Exercise directions: The answer must consist of every line in the data below that holds the word "step".
══ Records for the task
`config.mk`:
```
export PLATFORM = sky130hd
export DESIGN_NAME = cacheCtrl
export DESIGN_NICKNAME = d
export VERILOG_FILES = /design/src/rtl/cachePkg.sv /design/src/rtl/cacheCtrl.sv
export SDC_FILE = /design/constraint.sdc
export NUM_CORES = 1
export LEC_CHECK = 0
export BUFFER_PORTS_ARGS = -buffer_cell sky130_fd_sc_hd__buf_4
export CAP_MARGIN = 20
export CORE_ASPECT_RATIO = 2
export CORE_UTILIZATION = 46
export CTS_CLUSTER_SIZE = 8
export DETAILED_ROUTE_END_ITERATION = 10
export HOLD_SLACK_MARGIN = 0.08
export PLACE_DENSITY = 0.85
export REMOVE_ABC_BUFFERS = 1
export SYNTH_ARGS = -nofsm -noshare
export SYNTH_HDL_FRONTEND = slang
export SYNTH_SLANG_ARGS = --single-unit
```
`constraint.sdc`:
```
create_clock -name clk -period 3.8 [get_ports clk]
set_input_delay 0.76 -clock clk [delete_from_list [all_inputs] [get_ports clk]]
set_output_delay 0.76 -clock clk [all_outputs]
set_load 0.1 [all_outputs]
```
════
══ Records for the task
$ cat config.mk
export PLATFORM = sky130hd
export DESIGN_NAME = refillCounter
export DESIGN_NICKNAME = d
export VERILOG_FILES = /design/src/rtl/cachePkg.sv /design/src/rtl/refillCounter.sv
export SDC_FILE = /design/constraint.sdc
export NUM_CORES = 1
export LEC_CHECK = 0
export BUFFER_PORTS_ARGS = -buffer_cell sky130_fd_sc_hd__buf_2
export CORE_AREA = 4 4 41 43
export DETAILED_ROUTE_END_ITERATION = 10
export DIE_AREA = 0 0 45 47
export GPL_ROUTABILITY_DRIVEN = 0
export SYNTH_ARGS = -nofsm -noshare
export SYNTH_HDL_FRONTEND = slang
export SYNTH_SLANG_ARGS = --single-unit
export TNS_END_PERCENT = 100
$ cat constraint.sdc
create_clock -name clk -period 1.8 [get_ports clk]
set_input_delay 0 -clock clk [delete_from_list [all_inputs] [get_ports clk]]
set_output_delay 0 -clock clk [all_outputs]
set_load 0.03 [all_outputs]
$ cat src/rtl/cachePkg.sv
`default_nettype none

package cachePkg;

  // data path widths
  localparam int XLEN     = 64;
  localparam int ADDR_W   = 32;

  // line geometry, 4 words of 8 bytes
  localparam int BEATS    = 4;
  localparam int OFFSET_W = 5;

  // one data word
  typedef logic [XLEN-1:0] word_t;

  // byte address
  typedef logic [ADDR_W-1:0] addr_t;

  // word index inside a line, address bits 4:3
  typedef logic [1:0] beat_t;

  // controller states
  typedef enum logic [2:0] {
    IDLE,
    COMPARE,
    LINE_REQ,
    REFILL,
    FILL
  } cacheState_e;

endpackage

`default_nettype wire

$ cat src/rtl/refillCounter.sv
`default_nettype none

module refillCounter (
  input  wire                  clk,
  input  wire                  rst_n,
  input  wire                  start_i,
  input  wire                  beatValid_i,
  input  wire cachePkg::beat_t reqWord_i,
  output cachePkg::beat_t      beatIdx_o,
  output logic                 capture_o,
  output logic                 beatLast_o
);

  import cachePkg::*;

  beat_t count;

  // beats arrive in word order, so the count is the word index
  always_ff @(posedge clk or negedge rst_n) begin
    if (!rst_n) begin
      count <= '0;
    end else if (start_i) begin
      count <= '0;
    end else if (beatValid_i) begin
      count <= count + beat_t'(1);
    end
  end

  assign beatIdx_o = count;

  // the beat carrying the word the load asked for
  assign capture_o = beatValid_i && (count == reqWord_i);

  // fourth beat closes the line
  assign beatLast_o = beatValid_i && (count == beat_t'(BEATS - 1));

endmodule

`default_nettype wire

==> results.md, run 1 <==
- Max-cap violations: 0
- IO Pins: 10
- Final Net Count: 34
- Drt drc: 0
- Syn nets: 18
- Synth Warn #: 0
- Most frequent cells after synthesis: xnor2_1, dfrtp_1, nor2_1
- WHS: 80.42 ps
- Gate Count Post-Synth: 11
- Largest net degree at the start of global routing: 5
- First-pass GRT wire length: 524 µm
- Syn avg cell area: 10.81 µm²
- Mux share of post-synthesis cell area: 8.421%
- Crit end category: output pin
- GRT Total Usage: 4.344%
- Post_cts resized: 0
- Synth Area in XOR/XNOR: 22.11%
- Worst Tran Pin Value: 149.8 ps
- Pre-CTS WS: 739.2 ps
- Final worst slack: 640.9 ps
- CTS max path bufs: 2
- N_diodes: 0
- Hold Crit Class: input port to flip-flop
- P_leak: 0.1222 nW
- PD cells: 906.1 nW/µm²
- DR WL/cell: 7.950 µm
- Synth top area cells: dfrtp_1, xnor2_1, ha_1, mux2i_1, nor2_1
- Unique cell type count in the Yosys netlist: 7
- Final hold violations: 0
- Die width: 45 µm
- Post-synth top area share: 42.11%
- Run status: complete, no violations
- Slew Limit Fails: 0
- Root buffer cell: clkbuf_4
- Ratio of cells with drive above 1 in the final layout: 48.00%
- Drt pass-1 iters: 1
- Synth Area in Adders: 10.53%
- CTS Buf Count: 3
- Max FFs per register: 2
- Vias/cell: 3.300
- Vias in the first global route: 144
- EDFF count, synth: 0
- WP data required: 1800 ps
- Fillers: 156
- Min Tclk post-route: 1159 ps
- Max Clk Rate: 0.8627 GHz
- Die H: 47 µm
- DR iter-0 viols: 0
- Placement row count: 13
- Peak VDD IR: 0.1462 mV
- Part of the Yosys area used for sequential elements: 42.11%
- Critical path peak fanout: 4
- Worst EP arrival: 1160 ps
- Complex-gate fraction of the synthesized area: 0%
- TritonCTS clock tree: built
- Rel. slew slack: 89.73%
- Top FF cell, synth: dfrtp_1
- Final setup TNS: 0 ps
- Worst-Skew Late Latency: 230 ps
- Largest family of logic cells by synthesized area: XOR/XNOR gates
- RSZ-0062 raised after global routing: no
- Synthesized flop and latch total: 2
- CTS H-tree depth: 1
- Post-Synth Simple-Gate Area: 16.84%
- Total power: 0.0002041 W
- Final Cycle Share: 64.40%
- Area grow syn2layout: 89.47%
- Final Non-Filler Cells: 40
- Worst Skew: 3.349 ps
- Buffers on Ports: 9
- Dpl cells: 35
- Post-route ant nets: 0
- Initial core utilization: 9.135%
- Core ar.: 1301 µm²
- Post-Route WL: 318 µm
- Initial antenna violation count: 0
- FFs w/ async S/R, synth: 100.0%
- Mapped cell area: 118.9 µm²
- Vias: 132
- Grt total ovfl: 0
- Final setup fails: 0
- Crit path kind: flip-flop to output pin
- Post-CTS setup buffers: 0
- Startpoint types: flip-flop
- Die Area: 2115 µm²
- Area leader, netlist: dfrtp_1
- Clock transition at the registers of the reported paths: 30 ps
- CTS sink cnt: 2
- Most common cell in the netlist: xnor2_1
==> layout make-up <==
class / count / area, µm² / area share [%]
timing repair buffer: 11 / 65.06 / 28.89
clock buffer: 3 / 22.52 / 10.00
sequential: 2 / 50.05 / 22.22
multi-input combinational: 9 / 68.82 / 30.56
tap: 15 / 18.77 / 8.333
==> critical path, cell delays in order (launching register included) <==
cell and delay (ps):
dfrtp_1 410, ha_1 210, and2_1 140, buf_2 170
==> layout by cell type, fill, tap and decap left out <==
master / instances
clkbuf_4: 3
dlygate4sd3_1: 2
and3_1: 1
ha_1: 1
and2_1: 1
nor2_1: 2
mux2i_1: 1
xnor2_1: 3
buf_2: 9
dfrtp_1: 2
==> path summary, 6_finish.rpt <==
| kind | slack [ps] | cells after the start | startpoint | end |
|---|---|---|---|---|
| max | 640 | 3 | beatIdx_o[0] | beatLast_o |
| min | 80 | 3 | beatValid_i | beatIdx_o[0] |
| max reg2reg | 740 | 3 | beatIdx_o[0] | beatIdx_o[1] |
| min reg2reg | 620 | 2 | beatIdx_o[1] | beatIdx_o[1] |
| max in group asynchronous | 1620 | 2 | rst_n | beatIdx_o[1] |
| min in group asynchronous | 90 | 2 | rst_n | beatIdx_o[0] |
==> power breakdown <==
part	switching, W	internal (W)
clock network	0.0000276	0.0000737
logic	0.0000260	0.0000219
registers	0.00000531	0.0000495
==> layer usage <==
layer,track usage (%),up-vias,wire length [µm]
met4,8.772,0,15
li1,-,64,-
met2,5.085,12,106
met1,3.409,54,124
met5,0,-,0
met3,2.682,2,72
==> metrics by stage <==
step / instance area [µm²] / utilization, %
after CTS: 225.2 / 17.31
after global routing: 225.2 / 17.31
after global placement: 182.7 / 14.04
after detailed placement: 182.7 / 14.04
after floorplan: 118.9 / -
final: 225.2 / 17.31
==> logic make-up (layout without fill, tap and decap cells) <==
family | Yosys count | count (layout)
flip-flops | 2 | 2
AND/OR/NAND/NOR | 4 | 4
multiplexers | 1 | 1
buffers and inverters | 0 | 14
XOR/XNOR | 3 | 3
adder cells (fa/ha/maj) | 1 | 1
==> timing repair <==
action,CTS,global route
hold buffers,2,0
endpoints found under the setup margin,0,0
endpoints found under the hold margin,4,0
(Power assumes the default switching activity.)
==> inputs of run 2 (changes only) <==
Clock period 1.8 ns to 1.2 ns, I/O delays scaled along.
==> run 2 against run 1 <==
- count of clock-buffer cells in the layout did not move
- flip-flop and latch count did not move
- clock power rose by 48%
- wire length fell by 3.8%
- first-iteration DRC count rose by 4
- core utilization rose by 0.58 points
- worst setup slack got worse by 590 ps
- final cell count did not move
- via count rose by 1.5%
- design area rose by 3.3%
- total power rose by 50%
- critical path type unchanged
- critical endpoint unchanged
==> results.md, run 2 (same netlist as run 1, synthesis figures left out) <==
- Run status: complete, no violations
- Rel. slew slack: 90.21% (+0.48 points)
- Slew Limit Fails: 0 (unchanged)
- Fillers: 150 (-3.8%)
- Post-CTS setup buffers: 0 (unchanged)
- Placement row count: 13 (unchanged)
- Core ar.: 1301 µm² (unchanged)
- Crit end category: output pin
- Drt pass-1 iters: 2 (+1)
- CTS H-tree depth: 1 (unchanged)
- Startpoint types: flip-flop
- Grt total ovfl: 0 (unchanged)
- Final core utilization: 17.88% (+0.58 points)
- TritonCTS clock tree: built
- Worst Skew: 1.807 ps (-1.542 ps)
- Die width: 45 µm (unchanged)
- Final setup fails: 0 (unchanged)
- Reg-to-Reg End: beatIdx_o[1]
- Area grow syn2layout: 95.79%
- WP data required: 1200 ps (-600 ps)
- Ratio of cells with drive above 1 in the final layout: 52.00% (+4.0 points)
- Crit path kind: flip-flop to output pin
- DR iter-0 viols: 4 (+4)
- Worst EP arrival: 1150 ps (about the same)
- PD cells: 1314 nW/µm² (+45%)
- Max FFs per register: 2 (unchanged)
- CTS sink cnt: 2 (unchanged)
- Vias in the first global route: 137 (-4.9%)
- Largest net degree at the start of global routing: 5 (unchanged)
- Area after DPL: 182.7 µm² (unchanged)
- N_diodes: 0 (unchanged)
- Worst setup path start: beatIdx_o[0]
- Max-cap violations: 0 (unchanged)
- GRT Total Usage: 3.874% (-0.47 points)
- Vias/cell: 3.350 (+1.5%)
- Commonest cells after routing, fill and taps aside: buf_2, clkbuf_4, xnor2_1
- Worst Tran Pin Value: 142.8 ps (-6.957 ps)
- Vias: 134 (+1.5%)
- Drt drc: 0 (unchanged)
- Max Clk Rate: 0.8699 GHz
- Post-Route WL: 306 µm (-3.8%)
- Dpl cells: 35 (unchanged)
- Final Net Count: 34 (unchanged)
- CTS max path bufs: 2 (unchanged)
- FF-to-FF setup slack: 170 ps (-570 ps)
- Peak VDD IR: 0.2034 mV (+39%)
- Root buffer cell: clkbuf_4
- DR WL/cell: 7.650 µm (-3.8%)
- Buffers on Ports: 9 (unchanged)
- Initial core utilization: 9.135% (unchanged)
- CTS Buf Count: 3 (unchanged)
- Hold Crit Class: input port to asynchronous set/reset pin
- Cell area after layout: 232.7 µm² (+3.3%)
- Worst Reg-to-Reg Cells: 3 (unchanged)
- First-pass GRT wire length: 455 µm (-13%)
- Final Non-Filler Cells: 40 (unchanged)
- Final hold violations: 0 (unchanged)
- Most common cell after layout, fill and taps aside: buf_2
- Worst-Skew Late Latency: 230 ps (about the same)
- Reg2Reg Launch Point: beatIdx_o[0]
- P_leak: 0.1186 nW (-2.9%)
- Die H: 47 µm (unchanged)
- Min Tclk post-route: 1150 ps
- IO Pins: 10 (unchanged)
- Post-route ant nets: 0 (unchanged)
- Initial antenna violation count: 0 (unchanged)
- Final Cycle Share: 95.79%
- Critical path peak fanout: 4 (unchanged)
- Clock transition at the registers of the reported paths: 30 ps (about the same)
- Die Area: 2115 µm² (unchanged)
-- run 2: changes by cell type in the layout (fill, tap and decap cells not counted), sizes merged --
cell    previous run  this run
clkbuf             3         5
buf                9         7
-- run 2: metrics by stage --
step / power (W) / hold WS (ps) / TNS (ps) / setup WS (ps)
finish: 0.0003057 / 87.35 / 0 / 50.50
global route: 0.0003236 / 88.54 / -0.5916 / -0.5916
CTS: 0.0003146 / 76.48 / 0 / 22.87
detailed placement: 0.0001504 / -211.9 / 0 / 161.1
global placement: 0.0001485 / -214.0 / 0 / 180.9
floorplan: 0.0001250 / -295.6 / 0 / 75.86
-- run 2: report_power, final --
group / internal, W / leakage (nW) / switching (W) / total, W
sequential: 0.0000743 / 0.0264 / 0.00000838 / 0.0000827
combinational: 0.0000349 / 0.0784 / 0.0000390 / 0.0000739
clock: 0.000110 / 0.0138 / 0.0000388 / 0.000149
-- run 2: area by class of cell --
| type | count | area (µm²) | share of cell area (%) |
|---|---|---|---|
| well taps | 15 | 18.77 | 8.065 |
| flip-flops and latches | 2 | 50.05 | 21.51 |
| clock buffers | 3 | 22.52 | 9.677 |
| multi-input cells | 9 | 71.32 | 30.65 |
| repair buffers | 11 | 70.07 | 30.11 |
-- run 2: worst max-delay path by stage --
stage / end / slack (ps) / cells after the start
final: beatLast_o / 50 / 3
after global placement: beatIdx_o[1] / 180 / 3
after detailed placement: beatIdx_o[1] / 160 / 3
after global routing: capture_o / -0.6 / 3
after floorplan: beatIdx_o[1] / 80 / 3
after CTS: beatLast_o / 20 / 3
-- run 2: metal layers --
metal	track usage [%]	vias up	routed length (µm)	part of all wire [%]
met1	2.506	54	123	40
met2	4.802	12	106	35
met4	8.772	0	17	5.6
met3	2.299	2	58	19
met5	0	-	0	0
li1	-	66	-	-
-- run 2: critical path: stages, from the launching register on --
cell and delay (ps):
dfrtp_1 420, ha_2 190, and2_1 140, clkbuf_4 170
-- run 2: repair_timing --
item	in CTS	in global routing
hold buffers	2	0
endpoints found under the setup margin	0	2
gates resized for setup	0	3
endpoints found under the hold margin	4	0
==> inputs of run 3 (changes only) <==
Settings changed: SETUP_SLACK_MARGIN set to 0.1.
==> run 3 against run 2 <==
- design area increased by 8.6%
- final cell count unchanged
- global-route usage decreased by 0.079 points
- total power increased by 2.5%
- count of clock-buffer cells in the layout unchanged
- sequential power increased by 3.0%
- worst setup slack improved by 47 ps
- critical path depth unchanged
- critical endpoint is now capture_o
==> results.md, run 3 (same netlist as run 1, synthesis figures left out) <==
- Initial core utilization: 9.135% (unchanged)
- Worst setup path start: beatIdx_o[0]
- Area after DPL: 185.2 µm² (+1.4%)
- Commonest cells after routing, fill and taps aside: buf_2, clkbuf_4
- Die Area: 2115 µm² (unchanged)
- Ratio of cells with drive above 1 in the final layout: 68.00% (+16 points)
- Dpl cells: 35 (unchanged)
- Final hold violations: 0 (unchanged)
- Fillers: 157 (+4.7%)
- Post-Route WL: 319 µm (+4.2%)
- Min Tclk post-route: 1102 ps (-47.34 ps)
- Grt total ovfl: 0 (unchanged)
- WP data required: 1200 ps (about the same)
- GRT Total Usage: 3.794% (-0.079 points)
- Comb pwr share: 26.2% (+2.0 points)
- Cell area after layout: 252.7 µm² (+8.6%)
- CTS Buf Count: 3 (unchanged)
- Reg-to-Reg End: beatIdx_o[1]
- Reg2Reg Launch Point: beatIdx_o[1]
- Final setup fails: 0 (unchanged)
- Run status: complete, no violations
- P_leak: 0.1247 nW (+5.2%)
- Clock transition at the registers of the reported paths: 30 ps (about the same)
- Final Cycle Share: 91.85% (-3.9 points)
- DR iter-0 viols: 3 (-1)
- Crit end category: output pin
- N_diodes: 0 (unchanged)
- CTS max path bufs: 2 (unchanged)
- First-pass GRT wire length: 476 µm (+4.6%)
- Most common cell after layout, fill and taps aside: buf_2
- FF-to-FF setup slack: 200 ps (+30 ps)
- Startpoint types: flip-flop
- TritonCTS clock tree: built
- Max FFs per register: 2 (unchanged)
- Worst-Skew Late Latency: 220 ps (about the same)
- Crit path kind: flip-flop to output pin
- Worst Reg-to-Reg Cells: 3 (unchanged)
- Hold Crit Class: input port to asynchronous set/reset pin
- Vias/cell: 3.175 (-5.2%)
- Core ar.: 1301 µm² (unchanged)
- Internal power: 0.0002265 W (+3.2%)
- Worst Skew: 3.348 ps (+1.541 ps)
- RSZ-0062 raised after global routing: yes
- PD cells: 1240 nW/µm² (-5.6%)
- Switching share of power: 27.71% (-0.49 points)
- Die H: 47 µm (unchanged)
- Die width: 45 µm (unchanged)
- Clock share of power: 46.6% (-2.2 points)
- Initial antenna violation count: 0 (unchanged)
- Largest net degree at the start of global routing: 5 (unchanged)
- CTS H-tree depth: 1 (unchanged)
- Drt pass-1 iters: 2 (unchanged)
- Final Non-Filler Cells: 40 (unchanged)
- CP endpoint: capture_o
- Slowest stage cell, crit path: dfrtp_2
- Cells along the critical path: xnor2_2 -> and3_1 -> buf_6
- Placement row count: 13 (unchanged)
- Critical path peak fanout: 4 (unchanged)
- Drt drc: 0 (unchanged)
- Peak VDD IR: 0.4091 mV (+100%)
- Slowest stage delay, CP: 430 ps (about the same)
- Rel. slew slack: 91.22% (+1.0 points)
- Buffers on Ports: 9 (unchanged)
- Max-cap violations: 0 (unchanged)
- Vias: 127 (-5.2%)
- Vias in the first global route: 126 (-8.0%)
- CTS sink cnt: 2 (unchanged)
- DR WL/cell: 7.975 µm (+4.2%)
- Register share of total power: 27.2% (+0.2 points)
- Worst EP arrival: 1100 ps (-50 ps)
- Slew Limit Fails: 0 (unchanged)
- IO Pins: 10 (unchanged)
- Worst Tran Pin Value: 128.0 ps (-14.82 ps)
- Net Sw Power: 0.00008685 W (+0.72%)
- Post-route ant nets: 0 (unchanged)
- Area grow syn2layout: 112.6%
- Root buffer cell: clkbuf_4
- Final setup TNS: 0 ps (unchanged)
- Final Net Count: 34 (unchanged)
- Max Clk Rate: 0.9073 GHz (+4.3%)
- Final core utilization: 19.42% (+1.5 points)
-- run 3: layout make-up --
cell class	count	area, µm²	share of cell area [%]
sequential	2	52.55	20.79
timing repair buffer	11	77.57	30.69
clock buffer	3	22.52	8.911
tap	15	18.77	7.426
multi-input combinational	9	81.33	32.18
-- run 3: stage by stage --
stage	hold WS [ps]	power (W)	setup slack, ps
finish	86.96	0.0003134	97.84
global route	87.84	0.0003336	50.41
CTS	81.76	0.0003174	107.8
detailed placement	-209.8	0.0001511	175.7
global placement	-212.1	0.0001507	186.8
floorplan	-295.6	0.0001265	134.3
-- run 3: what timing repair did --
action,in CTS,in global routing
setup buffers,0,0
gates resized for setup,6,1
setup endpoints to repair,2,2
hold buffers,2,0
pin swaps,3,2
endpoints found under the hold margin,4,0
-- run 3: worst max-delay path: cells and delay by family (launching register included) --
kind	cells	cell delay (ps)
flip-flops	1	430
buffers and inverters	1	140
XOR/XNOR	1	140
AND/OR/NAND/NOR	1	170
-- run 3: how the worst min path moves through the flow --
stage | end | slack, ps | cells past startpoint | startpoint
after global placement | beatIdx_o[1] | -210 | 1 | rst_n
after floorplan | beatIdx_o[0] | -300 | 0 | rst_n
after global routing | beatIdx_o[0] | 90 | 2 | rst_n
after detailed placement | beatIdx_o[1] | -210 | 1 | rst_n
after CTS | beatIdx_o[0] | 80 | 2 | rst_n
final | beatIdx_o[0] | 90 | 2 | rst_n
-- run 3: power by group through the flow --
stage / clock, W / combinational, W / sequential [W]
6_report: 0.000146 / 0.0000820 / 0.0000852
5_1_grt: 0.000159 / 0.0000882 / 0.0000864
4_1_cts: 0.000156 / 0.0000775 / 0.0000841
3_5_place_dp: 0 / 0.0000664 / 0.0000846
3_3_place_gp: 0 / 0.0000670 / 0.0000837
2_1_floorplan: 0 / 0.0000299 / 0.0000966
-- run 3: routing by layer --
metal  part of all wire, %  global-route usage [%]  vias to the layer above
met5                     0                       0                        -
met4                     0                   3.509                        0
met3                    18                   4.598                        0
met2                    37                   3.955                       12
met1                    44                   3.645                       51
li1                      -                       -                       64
════
Exercise solution:
step / instance area [µm²] / utilization, %
step / power (W) / hold WS (ps) / TNS (ps) / setup WS (ps)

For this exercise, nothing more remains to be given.